Tally how many lines in the material include the word "delays", then give that figure by itself.

.....

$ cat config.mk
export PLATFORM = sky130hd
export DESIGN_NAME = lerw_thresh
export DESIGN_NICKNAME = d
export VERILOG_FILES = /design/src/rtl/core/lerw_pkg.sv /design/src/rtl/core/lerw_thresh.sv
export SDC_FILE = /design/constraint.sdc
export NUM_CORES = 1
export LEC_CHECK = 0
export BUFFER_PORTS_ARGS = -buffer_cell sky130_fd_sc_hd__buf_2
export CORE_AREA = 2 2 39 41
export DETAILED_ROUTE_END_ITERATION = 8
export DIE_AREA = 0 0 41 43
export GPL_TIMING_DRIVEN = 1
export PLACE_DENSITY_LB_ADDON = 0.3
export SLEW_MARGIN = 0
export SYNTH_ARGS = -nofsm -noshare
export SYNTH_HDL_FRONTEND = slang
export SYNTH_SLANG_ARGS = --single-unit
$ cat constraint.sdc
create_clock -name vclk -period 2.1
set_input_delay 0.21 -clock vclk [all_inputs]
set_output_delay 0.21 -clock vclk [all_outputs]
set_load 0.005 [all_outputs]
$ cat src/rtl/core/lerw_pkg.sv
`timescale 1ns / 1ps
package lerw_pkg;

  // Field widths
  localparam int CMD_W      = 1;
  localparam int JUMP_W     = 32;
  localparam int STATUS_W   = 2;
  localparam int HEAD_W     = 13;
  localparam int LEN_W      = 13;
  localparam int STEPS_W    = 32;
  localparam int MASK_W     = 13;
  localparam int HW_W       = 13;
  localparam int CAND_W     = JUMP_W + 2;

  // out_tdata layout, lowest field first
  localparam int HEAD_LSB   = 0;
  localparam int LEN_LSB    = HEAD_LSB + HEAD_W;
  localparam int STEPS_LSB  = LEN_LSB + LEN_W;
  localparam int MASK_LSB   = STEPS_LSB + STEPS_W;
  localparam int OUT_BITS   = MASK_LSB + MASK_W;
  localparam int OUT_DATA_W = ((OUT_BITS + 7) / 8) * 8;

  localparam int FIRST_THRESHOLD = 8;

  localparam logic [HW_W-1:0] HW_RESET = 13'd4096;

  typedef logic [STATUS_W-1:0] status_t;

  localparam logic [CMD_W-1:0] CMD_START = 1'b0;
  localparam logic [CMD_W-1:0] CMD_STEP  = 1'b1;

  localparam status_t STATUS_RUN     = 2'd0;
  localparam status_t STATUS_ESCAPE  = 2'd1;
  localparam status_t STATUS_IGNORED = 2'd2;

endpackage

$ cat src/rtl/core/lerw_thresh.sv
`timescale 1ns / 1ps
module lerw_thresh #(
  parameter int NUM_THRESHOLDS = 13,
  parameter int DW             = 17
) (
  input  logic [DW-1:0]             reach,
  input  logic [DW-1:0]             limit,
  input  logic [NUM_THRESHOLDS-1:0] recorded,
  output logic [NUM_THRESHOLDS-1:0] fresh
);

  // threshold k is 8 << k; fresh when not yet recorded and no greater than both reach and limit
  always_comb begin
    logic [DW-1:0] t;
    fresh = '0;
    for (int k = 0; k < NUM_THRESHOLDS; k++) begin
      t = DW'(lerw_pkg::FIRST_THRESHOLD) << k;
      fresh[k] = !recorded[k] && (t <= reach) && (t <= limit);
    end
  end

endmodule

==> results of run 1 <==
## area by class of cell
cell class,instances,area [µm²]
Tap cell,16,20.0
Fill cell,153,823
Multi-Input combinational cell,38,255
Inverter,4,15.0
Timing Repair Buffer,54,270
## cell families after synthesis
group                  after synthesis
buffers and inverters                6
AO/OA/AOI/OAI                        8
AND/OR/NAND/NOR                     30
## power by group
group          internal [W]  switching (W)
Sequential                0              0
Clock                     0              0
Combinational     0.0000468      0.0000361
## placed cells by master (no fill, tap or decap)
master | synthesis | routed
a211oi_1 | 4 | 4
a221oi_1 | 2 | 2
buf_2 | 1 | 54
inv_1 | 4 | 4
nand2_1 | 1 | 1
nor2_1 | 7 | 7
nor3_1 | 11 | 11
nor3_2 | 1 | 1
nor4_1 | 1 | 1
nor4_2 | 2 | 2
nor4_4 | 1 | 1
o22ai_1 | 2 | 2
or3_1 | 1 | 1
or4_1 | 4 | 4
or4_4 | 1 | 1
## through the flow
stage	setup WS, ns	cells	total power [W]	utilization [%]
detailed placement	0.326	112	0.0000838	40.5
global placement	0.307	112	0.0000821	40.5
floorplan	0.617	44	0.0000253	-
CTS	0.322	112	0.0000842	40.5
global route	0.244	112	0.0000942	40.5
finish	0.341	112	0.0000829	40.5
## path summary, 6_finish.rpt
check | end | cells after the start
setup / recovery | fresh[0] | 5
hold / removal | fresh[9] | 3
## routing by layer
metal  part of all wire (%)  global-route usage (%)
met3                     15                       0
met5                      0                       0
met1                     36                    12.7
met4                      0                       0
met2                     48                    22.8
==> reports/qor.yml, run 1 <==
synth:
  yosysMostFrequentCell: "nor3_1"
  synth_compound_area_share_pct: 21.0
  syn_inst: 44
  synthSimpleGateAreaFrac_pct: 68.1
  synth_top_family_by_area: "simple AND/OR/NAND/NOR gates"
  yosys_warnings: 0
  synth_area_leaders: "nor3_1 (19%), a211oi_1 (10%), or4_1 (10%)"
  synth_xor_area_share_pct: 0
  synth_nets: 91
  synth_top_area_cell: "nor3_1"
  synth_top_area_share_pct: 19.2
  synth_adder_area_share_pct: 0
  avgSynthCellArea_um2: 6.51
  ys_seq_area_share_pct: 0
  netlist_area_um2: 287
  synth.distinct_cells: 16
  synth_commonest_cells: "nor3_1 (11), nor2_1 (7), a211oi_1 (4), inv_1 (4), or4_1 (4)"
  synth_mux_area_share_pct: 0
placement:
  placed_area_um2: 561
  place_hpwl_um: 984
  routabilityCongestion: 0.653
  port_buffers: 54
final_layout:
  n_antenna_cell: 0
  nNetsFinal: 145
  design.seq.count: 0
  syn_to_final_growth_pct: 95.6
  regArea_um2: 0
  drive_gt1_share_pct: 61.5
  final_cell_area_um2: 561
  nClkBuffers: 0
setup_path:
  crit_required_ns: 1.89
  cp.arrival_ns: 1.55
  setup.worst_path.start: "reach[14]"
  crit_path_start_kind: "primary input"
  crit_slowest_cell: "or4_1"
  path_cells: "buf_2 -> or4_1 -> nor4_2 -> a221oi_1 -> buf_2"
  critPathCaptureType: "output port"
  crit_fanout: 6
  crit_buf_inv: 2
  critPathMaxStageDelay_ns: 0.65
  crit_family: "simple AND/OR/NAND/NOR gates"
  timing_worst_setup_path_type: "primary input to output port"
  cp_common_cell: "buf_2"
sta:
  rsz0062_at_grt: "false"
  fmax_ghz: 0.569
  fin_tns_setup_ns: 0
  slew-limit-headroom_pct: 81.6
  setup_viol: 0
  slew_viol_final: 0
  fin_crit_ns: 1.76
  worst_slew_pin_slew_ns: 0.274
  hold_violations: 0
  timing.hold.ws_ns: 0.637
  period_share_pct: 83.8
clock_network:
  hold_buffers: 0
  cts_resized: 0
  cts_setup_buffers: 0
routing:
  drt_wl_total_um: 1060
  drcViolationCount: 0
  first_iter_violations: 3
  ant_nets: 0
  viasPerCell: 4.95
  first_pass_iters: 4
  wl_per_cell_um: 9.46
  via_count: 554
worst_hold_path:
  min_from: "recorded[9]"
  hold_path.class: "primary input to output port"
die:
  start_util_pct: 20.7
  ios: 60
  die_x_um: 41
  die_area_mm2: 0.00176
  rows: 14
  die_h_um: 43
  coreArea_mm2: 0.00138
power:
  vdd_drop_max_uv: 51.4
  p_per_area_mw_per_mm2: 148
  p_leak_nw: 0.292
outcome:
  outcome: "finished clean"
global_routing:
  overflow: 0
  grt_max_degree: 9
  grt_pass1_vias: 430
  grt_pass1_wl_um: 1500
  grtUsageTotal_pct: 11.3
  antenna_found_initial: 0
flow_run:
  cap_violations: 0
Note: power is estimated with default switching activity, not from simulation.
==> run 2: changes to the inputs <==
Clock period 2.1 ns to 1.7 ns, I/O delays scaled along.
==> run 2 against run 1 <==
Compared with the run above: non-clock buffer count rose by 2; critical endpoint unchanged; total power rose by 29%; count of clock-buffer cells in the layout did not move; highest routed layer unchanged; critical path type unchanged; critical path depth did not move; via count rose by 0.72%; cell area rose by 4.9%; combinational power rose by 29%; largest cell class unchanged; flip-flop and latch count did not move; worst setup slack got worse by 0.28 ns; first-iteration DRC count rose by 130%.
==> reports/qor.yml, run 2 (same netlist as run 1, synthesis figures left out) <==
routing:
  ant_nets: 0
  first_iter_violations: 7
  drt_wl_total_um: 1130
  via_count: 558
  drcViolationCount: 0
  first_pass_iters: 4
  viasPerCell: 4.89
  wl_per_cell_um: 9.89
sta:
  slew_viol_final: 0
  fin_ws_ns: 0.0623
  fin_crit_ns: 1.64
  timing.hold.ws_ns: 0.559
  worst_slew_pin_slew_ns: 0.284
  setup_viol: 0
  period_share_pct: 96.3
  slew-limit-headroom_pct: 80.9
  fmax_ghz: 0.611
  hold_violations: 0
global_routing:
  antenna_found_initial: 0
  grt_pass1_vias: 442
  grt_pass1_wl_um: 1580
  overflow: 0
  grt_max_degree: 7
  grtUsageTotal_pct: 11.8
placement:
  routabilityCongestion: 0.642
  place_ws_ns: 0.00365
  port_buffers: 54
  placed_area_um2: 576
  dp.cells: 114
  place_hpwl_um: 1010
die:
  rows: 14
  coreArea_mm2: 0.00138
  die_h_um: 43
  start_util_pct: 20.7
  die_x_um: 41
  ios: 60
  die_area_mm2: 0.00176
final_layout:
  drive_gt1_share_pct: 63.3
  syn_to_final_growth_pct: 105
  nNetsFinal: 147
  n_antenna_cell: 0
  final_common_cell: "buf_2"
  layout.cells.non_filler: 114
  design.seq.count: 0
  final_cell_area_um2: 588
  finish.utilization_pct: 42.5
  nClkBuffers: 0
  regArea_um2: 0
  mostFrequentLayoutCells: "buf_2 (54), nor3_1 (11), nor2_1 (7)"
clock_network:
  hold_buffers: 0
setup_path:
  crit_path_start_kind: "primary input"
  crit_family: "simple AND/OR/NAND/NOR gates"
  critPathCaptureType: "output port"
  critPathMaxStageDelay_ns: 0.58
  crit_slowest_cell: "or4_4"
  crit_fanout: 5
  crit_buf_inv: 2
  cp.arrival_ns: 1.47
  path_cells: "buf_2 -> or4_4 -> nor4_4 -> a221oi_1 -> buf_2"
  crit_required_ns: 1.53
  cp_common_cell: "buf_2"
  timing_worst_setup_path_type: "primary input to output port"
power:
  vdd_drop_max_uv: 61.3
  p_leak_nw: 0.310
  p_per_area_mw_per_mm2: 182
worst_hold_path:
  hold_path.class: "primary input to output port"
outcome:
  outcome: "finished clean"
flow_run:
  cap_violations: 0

.....

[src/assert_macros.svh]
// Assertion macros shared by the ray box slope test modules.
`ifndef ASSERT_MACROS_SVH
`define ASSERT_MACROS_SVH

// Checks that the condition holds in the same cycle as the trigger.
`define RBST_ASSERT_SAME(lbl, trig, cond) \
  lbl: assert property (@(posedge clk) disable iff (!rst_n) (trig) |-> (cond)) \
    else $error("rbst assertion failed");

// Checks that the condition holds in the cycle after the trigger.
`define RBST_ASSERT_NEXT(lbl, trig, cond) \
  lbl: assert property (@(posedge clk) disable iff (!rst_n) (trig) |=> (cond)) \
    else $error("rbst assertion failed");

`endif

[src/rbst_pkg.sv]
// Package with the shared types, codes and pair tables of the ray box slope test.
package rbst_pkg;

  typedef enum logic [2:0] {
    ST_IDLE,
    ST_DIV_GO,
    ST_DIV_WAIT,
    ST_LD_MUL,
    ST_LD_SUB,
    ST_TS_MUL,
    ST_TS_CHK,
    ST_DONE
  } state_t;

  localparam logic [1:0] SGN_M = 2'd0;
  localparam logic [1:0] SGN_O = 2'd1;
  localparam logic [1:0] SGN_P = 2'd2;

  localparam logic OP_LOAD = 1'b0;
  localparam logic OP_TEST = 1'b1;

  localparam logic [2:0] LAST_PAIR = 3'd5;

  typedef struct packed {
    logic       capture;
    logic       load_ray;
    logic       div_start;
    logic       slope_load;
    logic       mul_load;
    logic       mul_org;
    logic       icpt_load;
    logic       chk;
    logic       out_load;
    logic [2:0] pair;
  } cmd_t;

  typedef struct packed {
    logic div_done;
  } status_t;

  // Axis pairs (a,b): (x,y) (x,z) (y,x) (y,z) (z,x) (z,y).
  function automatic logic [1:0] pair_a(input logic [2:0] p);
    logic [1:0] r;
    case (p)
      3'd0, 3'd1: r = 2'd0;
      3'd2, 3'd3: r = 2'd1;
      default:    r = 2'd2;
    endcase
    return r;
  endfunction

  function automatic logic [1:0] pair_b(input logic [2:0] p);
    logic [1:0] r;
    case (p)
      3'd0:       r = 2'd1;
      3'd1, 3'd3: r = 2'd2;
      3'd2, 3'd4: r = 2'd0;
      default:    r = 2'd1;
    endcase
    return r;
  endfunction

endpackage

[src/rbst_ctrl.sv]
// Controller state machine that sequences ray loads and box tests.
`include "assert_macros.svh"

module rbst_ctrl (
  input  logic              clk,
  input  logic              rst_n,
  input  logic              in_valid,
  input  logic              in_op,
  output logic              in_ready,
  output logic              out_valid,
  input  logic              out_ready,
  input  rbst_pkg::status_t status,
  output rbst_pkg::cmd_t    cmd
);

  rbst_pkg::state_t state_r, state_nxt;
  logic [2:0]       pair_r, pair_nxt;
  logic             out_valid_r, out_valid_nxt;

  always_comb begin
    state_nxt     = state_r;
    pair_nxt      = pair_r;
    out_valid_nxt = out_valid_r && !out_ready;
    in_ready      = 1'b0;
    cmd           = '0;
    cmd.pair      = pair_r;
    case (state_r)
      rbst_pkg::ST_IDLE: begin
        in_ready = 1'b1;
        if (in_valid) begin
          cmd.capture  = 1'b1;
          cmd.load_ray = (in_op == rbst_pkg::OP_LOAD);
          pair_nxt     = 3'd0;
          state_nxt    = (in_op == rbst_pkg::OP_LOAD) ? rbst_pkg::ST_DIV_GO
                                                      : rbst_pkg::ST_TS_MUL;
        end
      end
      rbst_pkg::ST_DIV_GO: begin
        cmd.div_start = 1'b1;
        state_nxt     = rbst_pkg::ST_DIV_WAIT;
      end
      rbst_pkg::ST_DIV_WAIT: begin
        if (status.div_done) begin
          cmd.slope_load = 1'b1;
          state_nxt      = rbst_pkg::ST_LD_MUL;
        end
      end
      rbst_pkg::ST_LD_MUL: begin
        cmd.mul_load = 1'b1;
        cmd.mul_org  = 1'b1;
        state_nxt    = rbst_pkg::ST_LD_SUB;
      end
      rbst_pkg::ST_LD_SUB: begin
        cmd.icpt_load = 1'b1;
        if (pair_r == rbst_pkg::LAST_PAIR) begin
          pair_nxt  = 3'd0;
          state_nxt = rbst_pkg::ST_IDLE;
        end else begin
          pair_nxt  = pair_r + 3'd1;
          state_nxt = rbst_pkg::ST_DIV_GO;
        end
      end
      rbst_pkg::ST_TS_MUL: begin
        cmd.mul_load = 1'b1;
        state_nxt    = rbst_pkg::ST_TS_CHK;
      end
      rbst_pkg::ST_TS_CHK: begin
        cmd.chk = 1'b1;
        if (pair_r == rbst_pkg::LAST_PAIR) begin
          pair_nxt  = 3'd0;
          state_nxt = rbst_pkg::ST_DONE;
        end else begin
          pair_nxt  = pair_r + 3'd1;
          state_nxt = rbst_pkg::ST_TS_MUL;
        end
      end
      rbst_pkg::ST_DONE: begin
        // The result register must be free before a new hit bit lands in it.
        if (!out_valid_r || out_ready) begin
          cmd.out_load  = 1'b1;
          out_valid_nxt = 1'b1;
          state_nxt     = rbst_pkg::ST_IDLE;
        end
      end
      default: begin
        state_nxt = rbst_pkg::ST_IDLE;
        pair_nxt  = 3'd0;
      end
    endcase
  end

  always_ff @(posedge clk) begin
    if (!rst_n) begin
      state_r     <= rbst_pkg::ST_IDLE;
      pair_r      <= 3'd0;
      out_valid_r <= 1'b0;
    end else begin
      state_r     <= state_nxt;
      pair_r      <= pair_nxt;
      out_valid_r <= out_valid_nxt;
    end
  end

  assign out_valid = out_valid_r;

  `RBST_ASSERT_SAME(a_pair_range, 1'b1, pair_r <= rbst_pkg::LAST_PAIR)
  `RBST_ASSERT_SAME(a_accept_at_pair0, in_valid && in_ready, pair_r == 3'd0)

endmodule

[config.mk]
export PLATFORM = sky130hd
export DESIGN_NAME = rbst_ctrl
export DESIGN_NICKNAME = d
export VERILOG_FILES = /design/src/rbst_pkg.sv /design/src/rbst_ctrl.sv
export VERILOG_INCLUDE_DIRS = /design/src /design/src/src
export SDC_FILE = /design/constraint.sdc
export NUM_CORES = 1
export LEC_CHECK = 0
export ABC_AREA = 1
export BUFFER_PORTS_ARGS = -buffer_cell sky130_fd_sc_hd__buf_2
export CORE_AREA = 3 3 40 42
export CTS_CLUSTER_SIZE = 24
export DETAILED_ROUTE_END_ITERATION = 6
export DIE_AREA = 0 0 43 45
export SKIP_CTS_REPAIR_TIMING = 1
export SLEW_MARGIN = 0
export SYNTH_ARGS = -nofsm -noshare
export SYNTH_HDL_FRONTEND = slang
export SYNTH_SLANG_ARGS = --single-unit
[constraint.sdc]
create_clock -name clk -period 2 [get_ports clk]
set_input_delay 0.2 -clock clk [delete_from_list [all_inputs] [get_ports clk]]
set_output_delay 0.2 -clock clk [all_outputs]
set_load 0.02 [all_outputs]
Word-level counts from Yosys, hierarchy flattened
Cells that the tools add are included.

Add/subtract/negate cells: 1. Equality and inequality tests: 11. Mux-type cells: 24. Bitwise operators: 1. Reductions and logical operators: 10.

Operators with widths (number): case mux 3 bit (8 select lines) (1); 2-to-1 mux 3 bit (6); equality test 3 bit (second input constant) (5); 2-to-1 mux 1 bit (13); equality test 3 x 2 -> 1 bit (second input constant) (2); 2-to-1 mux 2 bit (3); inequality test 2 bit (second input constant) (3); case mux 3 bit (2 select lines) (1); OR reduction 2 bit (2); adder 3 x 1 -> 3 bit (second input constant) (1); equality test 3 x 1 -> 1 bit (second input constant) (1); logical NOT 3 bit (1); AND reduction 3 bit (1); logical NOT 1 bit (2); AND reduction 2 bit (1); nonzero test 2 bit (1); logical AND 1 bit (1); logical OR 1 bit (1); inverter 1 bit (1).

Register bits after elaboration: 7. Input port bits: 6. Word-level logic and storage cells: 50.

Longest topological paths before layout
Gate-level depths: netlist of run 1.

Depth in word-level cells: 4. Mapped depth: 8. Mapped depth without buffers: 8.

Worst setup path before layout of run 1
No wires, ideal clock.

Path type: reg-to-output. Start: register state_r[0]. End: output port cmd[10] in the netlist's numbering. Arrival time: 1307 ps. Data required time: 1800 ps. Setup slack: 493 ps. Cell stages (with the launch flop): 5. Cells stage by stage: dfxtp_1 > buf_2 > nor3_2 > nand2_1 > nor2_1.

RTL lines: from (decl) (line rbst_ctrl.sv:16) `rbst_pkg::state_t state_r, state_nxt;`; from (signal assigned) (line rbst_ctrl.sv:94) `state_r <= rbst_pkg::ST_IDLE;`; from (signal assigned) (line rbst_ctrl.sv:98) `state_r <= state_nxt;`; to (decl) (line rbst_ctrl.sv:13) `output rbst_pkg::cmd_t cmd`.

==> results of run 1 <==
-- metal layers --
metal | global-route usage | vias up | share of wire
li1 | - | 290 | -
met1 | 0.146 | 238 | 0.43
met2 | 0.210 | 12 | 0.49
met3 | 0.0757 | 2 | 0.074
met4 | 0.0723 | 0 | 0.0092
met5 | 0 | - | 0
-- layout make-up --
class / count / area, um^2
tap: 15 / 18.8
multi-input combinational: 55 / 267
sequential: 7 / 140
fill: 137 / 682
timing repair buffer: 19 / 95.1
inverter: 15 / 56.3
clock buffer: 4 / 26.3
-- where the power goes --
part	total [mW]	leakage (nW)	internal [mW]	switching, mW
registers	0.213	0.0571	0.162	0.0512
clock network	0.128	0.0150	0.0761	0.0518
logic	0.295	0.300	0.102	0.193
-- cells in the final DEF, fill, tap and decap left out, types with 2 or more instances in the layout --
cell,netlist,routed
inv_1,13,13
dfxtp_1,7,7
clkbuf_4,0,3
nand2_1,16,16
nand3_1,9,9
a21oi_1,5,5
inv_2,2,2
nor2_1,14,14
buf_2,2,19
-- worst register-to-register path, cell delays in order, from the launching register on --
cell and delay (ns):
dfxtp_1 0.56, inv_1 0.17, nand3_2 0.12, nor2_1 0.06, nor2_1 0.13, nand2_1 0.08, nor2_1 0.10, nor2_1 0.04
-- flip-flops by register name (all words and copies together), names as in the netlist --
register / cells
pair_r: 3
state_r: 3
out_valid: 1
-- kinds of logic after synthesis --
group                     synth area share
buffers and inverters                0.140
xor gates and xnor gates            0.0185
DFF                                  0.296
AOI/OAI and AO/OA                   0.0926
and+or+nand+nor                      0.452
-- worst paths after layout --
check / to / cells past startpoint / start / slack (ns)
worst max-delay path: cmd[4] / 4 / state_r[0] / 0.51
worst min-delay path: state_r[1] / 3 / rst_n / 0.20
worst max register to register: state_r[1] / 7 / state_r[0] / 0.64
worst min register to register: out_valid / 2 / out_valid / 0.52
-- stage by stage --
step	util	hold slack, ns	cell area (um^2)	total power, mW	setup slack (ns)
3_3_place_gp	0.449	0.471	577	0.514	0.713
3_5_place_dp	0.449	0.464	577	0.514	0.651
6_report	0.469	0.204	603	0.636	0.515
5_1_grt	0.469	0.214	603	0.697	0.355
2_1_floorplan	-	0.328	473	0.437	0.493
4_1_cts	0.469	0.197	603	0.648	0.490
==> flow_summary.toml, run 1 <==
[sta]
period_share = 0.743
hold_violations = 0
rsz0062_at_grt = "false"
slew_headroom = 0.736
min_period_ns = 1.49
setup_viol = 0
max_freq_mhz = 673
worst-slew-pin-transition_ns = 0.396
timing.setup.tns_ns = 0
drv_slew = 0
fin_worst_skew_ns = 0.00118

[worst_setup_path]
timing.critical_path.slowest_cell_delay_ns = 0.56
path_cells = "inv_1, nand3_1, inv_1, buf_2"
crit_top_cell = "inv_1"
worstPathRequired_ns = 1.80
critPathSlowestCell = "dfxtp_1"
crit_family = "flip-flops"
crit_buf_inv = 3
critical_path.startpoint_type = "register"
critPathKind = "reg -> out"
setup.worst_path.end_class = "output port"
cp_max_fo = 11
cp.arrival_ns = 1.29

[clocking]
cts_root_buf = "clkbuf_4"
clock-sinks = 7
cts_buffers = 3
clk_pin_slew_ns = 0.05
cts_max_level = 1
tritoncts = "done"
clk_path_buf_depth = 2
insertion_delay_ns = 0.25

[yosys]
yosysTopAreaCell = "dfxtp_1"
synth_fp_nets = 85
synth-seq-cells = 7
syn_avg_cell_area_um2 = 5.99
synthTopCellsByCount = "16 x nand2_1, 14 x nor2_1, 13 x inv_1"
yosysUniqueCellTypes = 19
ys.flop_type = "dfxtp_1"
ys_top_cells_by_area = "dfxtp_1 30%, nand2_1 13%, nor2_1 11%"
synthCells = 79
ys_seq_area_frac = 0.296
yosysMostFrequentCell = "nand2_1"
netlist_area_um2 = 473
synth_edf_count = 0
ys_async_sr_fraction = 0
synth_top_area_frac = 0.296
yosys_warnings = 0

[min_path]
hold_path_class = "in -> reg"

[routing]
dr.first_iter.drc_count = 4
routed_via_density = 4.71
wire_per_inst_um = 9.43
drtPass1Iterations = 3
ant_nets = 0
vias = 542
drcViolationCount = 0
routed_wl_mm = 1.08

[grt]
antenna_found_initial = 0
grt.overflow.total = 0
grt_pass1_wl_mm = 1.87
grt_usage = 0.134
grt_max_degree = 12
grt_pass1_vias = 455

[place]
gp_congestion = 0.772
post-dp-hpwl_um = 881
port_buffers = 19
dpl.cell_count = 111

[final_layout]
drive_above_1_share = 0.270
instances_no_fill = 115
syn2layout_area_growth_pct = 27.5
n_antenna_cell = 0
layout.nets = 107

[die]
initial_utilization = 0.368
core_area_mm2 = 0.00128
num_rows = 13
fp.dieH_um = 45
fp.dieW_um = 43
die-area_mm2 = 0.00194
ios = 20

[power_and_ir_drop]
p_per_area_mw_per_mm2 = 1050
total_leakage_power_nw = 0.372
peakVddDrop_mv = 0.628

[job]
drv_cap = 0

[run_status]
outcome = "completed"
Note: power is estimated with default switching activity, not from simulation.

.....

### Exercise answer
2